The WT has promoted bloodless surgery as a viable (and better) alternative to surgery with blood transfusions.
I have found a medical study that has been used to back up these "evidence based" claims.
The title of the article is Lessons learned from the outcome of bloodless emergency
laparotomies on Jehovah’s Witness women presenting in the extremis with ruptured uterus. Authors B. Chigbu · S. Onwere · C. Kamanu · C. Aluka ·
O. Okoro · P. Feyi-Waboso · C. Onichakwe, published 2008 in the journal Archives of Gynecology and Obstetrics.
http://www.ncbi.nlm.nih.gov/pubmed/18677500
This study has been cited 11 times, most notably in Management of severe perioperative bleeding: guidelines from the European Society of Anaesthesiology and in a publication authored by Shannon Farmer and Axel Hofmann (both Jehovah's Witnesses) and two others, Patient blood management–a new paradigm for transfusion medicine?
In this study, the authors compare two groups of patients - a group of 20 JW women who did not receive blood with a group of 45 women who did receive blood transfusions as part of their treatment. Both groups of women had a similar condition - a ruptured uterus.

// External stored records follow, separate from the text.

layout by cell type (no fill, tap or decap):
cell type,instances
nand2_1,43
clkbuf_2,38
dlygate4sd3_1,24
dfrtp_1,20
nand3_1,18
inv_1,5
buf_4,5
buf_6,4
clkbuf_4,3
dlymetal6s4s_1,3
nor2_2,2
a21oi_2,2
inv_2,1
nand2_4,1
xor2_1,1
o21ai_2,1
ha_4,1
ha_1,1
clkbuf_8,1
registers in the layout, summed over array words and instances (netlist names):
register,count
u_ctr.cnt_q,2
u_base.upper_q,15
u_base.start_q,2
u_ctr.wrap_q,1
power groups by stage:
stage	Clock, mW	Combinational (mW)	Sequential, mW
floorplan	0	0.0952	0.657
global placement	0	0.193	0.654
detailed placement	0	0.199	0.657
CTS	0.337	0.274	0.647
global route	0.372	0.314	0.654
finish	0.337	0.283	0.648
$ cat src/rtl/rx_idle_countdown.sv
module rx_idle_countdown
  import rx_idle_timeout_pkg::*;
#(
  parameter int unsigned CNT_W = DEF_CNT_W
) (
  input  logic             clk,
  input  logic             rst_n,
  input  logic             bit_tick,
  input  logic             char_rcvd,
  input  logic             start_cmd,
  input  logic [CNT_W-1:0] idle_period,
  output logic             expire,
  output logic             running
);
  localparam logic [CNT_W-1:0] ONE = CNT_W'(1);

  cnt_state_e       state_q;
  logic [CNT_W-1:0] count_q;
  logic             period_nz;
  logic             step;

  assign period_nz = |idle_period;
  assign step      = (state_q == CNT_RUNNING) && bit_tick && !char_rcvd
                     && !start_cmd && period_nz;
  assign expire    = step && (count_q == ONE);
  assign running   = (state_q == CNT_RUNNING);

  always_ff @(posedge clk or negedge rst_n) begin
    if (!rst_n) begin
      state_q <= CNT_PARKED;
      count_q <= '0;
    end else if (char_rcvd) begin
      count_q <= idle_period;
      state_q <= period_nz ? CNT_RUNNING : CNT_PARKED;
    end else if (start_cmd || !period_nz) begin
      state_q <= CNT_PARKED;
    end else if (step) begin
      count_q <= count_q - ONE;
      if (count_q == ONE) state_q <= CNT_PARKED;
    end
  end


  reload_chk: assert property (@(posedge clk) disable iff (!rst_n)
    (char_rcvd && period_nz) |=> (running && count_q == $past(idle_period)));


  step_chk: assert property (@(posedge clk) disable iff (!rst_n)
    (running && bit_tick && !char_rcvd && !start_cmd && period_nz && count_q > ONE)
      |=> (running && count_q == $past(count_q) - ONE));


  park_hold_chk: assert property (@(posedge clk) disable iff (!rst_n)
    (!running && !char_rcvd) |=> (!running && $stable(count_q)));


  zero_park_chk: assert property (@(posedge clk) disable iff (!rst_n)
    (idle_period == '0) |=> !running);


  expire_park_chk: assert property (@(posedge clk) disable iff (!rst_n)
    expire |=> (!running && count_q == '0));
endmodule
[config.mk]
export PLATFORM = sky130hd
export DESIGN_NAME = page_commit_engine
export DESIGN_NICKNAME = d
export VERILOG_FILES = /design/src/rtl/pwc_pkg.sv /design/src/rtl/pwc_addr_ctr.sv /design/src/rtl/pwc_page_buf.sv /design/src/rtl/pwc_commit_timer.sv /design/src/rtl/page_commit_engine.sv
export SDC_FILE = /design/constraint.sdc
export NUM_CORES = 1
export LEC_CHECK = 0
export BUFFER_PORTS_ARGS = -buffer_cell sky130_fd_sc_hd__buf_4
export CAP_MARGIN = 30
export CORE_ASPECT_RATIO = 1.4
export CORE_MARGIN = 8
export CORE_UTILIZATION = 41
export CTS_BUF_LIST = sky130_fd_sc_hd__clkbuf_4 sky130_fd_sc_hd__clkbuf_8
export CTS_CLUSTER_SIZE = 24
export DETAILED_ROUTE_END_ITERATION = 10
export GPL_TIMING_DRIVEN = 0
export PLACE_DENSITY = 0.61
export SLEW_MARGIN = 0
export SYNTH_ARGS = -nofsm -noshare
export SYNTH_HDL_FRONTEND = slang
export SYNTH_SLANG_ARGS = --single-unit
[constraint.sdc]
create_clock -name clk_i -period 2.57 [get_ports clk_i]
set_input_delay 0.257 -clock clk_i [delete_from_list [all_inputs] [get_ports clk_i]]
set_output_delay 0.257 -clock clk_i [all_outputs]
set_load 0.05 [all_outputs]
File: src/rtl/acc_ptr_step.sv
module acc_ptr_step #(
  parameter int PTR_W = 16,
  parameter int STEP  = 2
) (
  input  logic [PTR_W-1:0] ptr,
  input  logic             postinc,
  output logic [PTR_W-1:0] ptr_upd
);
  localparam logic [PTR_W-1:0] STEP_V = PTR_W'(STEP);

  always_comb ptr_upd = postinc ? (ptr + STEP_V) : ptr;
endmodule

File: src/rtl/acc_store_round.sv
module acc_store_round
  import acc_store_pkg::*;
#(
  parameter int ACC_W   = 40,
  parameter int WORD_W  = 16,
  parameter int PTR_W   = 16,
  parameter bit OUT_REG = 1'b1
) (
  input  logic              clk,
  input  logic              rst_n,
  input  logic              st_valid,
  input  logic              st_writeback,
  input  logic              st_round,
  input  logic              rnd_conv,
  input  logic              wsat_en,
  input  logic              ptr_postinc,
  input  logic [PTR_W-1:0]  ptr_in,
  input  logic [ACC_W-1:0]  acc_in,
  output logic              wr_valid,
  output logic [WORD_W-1:0] wr_data,
  output logic [PTR_W-1:0]  ptr_next
);
  localparam int EXT_W = ACC_W - WORD_W + 1;

  logic [EXT_W-1:0]  upper_rnd;
  logic [WORD_W-1:0] word_c;
  logic [PTR_W-1:0]  ptr_c;
  logic              round_on;
  rnd_mode_e         mode;

  always_comb begin
    round_on = st_round | st_writeback;
    mode     = rnd_conv ? RND_CONVERGENT : RND_BIASED;
  end

  acc_round_unit #(.ACC_W(ACC_W), .WORD_W(WORD_W)) u_round (
    .acc(acc_in), .round_on(round_on), .mode(mode), .upper_rnd(upper_rnd)
  );

  acc_write_sat #(.ACC_W(ACC_W), .WORD_W(WORD_W)) u_sat (
    .val(upper_rnd), .sat_on(wsat_en), .word(word_c)
  );

  acc_ptr_step #(.PTR_W(PTR_W), .STEP(2)) u_ptr (
    .ptr(ptr_in), .postinc(ptr_postinc), .ptr_upd(ptr_c)
  );

  generate
    if (OUT_REG) begin : g_reg
      logic              vld_q, vld_d;
      logic [WORD_W-1:0] data_q, data_d;
      logic [PTR_W-1:0]  ptr_q, ptr_d;
      logic              cap_en;

      always_comb begin
        cap_en = st_valid;
        vld_d  = st_valid;
        data_d = cap_en ? word_c : data_q;
        ptr_d  = cap_en ? ptr_c  : ptr_q;
      end

      always_ff @(posedge clk or negedge rst_n) begin
        if (!rst_n) begin
          vld_q  <= 1'b0;
          data_q <= '0;
          ptr_q  <= '0;
        end else begin
          vld_q  <= vld_d;
          data_q <= data_d;
          ptr_q  <= ptr_d;
        end
      end

      always_comb begin
        wr_valid = vld_q;
        wr_data  = data_q;
        ptr_next = ptr_q;
      end

      AST_VALID_FOLLOWS: assert property (@(posedge clk) disable iff (!rst_n)
        st_valid |=> wr_valid);
      AST_IDLE_NO_VALID: assert property (@(posedge clk) disable iff (!rst_n)
        !st_valid |=> !wr_valid);
      AST_IDLE_HOLD: assert property (@(posedge clk) disable iff (!rst_n)
        !st_valid |=> ($stable(wr_data) && $stable(ptr_next)));
      AST_PTR_STEP: assert property (@(posedge clk) disable iff (!rst_n)
        (st_valid && ptr_postinc) |=> (ptr_next == $past(ptr_in) + PTR_W'(2)));
      AST_TRUNC_PASS: assert property (@(posedge clk) disable iff (!rst_n)
        (st_valid && !st_round && !st_writeback && !wsat_en)
        |=> (wr_data == $past(acc_in[2*WORD_W-1:WORD_W])));
      AST_ROUND_STEP_MAX1: assert property (@(posedge clk) disable iff (!rst_n)
        (st_valid && !wsat_en)
        |=> ((wr_data - $past(acc_in[2*WORD_W-1:WORD_W])) <= WORD_W'(1)));
      AST_CONV_EVEN_TIE: assert property (@(posedge clk) disable iff (!rst_n)
        (st_valid && rnd_conv && !wsat_en && !acc_in[WORD_W]
         && acc_in[WORD_W-1:0] == {1'b1, {(WORD_W-1){1'b0}}})
        |=> (wr_data == $past(acc_in[2*WORD_W-1:WORD_W])));
      AST_NEG_CLAMP: assert property (@(posedge clk) disable iff (!rst_n)
        (st_valid && wsat_en && acc_in[ACC_W-1:ACC_W-2] == 2'b10)
        |=> (wr_data == {1'b1, {(WORD_W-1){1'b0}}}));
    end else begin : g_comb
      always_comb begin
        wr_valid = st_valid;
        wr_data  = word_c;
        ptr_next = ptr_c;
      end
    end
  endgenerate
endmodule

The purpose of the study was to evaluate if women refusing blood transfusions had similar or different outcomes to those who relieved blood.

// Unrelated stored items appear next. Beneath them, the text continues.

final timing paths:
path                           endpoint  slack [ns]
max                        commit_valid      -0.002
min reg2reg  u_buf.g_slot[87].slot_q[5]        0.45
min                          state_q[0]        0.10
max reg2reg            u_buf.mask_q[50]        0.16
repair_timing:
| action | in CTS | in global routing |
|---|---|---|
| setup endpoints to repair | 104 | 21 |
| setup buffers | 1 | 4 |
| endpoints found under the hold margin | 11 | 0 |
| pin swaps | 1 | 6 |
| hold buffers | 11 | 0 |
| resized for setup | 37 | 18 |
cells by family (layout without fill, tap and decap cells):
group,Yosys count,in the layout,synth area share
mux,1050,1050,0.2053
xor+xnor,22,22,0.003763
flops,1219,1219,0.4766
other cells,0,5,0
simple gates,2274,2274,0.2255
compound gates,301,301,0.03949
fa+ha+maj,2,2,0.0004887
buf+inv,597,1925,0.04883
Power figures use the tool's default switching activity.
==> src/rtl/pcm_timing_pkg.sv <==
package pcm_timing_pkg;
    localparam int unsigned PCM_BITS_PER_SLOT = 8;
    localparam int unsigned PCM_BIT_IDX_W     = 3;
    localparam int unsigned PCM_MIN_SLOTS     = 4;

    typedef enum logic {
        RATE_SINGLE = 1'b0,
        RATE_DOUBLE = 1'b1
    } pcm_rate_e;

    typedef enum logic {
        SYNC_ON_RISE = 1'b0,
        SYNC_ON_FALL = 1'b1
    } pcm_sync_edge_e;
endpackage

==> src/rtl/pcm_sync_sampler.sv <==
module pcm_sync_sampler
    import pcm_timing_pkg::*;
(
    input  logic clk,
    input  logic rst_n,
    input  logic dclk_rise,
    input  logic dclk_fall,
    input  logic sync_on_fall,
    input  logic fsync,
    output logic hit
);
    typedef struct packed {
        logic last;
    } smp_t;

    smp_t smp_d, smp_q;
    logic sample_en;
    pcm_sync_edge_e edge_sel;

    always_comb begin
        edge_sel  = pcm_sync_edge_e'(sync_on_fall);
        sample_en = (edge_sel == SYNC_ON_FALL) ? dclk_fall : dclk_rise;
        smp_d     = smp_q;
        if (sample_en) begin
            smp_d.last = fsync;
        end
        hit = sample_en && fsync && !smp_q.last;
    end

    always_ff @(posedge clk or negedge rst_n) begin
        if (!rst_n) begin
            smp_q <= '0;
        end else begin
            smp_q <= smp_d;
        end
    end


    sync_single_chk: assert property (@(posedge clk) disable iff (!rst_n)
        hit |=> !hit);
endmodule

==> src/rtl/pcm_bit_pacer.sv <==
module pcm_bit_pacer
    import pcm_timing_pkg::*;
(
    input  logic clk,
    input  logic rst_n,
    input  logic dclk_rise,
    input  logic double_rate,
    input  logic hit,
    output logic adv
);
    typedef struct packed {
        logic phase;
    } pace_t;

    pace_t pace_d, pace_q;
    pcm_rate_e rate;

    always_comb begin
        rate   = pcm_rate_e'(double_rate);
        pace_d = pace_q;
        adv    = 1'b0;
        if (hit) begin
            pace_d.phase = 1'b0;
        end else if (dclk_rise) begin
            if (rate == RATE_DOUBLE) begin
                adv          = pace_q.phase;
                pace_d.phase = ~pace_q.phase;
            end else begin
                adv          = 1'b1;
                pace_d.phase = 1'b0;
            end
        end
    end

    always_ff @(posedge clk or negedge rst_n) begin
        if (!rst_n) begin
            pace_q <= '0;
        end else begin
            pace_q <= pace_d;
        end
    end


    double_pace_chk: assert property (@(posedge clk) disable iff (!rst_n)
        (double_rate && adv) |-> !$past(adv));
endmodule
--- config.mk ---
export PLATFORM = sky130hd
export DESIGN_NAME = hostRegPort
export DESIGN_NICKNAME = d
export VERILOG_FILES = /design/src/rtl/hrp_pkg.sv /design/src/rtl/hrp_sync.sv /design/src/rtl/hrp_ctrl.sv /design/src/rtl/hrp_datapath.sv /design/src/rtl/hostRegPort.sv
export SDC_FILE = /design/constraint.sdc
export NUM_CORES = 1
export LEC_CHECK = 0
export BUFFER_PORTS_ARGS = -buffer_cell sky130_fd_sc_hd__buf_2
export CAP_MARGIN = 20
export CORE_UTILIZATION = 40
export CTS_CLUSTER_DIAMETER = 200
export CTS_CLUSTER_SIZE = 16
export DETAILED_ROUTE_END_ITERATION = 8
export PLACE_DENSITY_LB_ADDON = 0.3
export SKIP_CTS_REPAIR_TIMING = 1
export SLEW_MARGIN = 20
export SYNTH_ARGS = -nofsm -noshare
export SYNTH_HDL_FRONTEND = slang
export SYNTH_SLANG_ARGS = --single-unit
--- constraint.sdc ---
create_clock -name clk -period 2.1 [get_ports clk]
set_input_delay 0.21 -clock clk [delete_from_list [all_inputs] [get_ports clk]]
set_output_delay 0.21 -clock clk [all_outputs]
set_load 0.05 [all_outputs]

In the non-transfused group, 3 women died (12%) and in the transfused group, 7 women died (15.6%). Hospital stay for the non-transfused group was 7 days and for the transfused group was 8 days.
Those results were what were used to make this conclusion:
This study has shown that patients who are in haemorrhagic
shock from ruptured uterus and who still refuse blood transfusion
can successfully be salvaged in a low resource setting.
As physicians, we come into contact daily with people
whose culture, religion, and beliefs forbid certain forms of
treatment. Our ability to meet the needs of our diverse
patient populations is one measure of our success or failure
to provide optimal health care to our community. There is
therefore the need to establish a BM&S program in
resource restricted settings and elsewhere to educate and support physicians and staff who are committed to meeting the medical needs of Jehovah’s Witness patients and others
who refuse blood transfusions.
I think this study uses questionable methodology. I want to focus on the one most glaring flaw that I think this study has.
That flaw has to do with the patients who died in the group that received blood transfusions.
Here are the results that the researchers analyzed and compared:
Table 1 shows that 17 (88%) of the patients not transfused
survived. Three maternal deaths occurred in this
group and the deaths were attributed to peritonitis. 38
(84.4%) of the patients transfused survived. Six out of the
seven maternal deaths in this group were due to peritonitis.
These mostly indigent patients died of peritonitis because
of delays in payment for antibiotics. Antibiotics were supplied
only after payment. One patient died of disseminated
intravascular coagulation. Infectious morbidity occurred in
30% of those not transfused and 40% of the patients transfused.
The need for ventilatory support was similar in both
groups and was an average of 4 h. The length of post operative
hospitalization was an average of 7 days for the
patients not transfused and 8 days for those transfused.
Let's take a closer look at the 6 women in the transfused group who died of peritonitis (infection):
These mostly indigent patients died of peritonitis because
of delays in payment for antibiotics. Antibiotics were supplied
only after payment.
Homeless women died from infection because they couldn't pay for their medicine. They didn't get proper medical treatment. Antibiotics were held back on them. Why? Because they were indigent - they were poor.
And that is who the JW women who died are being compared to? A group of destitute women who had their medicine held back until they could find the money to pay for it? if at all? All six women who died from infection didn't receive treatment because they were poor.
The cause of death for them was poverty. It was the lack of antibiotics that contributed to their deaths. Lack of money.
Money. Pure and simple. Money is all it would have taken to change the outcome of this study. Either that or some compassion.
Some antibiotics is all it would have taken to reduce the maternal death rate for the transfused group, possibly to as low as 0. And instead of this study being used to show how good bloodless surgery performs, it would have shown an increased risk to no blood patients of possibly up to 20%.